TASK TO CARRY OUT: In the records below, please retype word for word every line from the one containing "export CORE_MARGIN = 2" through the final one, both included, and nothing else.

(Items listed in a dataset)
· · · ·

==> config.mk <==
export PLATFORM = sky130hd
export DESIGN_NAME = lane_judge
export DESIGN_NICKNAME = d
export VERILOG_FILES = /design/src/rtl/lane_judge.sv
export SDC_FILE = /design/constraint.sdc
export NUM_CORES = 1
export LEC_CHECK = 0
export ABC_CLOCK_PERIOD_IN_PS = 9900
export BUFFER_PORTS_ARGS = -buffer_cell sky130_fd_sc_hd__buf_4
export CAP_MARGIN = 10
export CORE_ASPECT_RATIO = 0.9
export CORE_MARGIN = 2
export CORE_UTILIZATION = 56
export DETAILED_ROUTE_END_ITERATION = 12
export MAX_ROUTING_LAYER = met4
export PLACE_DENSITY = 0.86
export SYNTH_ARGS = -nofsm -noshare
export SYNTH_HDL_FRONTEND = slang
export SYNTH_SLANG_ARGS = --single-unit
==> constraint.sdc <==
create_clock -name Clk -period 9.9 [get_ports Clk]
set_clock_uncertainty 0.15 [all_clocks]
set_input_delay 1.98 -clock Clk [delete_from_list [all_inputs] [get_ports Clk]]
set_output_delay 1.98 -clock Clk [all_outputs]
set_load 0.005 [all_outputs]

· · · ·

ANSWER SECTION:
export CORE_MARGIN = 2
export CORE_UTILIZATION = 56
export DETAILED_ROUTE_END_ITERATION = 12
export MAX_ROUTING_LAYER = met4
export PLACE_DENSITY = 0.86
export SYNTH_ARGS = -nofsm -noshare
export SYNTH_HDL_FRONTEND = slang
export SYNTH_SLANG_ARGS = --single-unit
==> constraint.sdc <==
create_clock -name Clk -period 9.9 [get_ports Clk]
set_clock_uncertainty 0.15 [all_clocks]
set_input_delay 1.98 -clock Clk [delete_from_list [all_inputs] [get_ports Clk]]
set_output_delay 1.98 -clock Clk [all_outputs]
set_load 0.005 [all_outputs]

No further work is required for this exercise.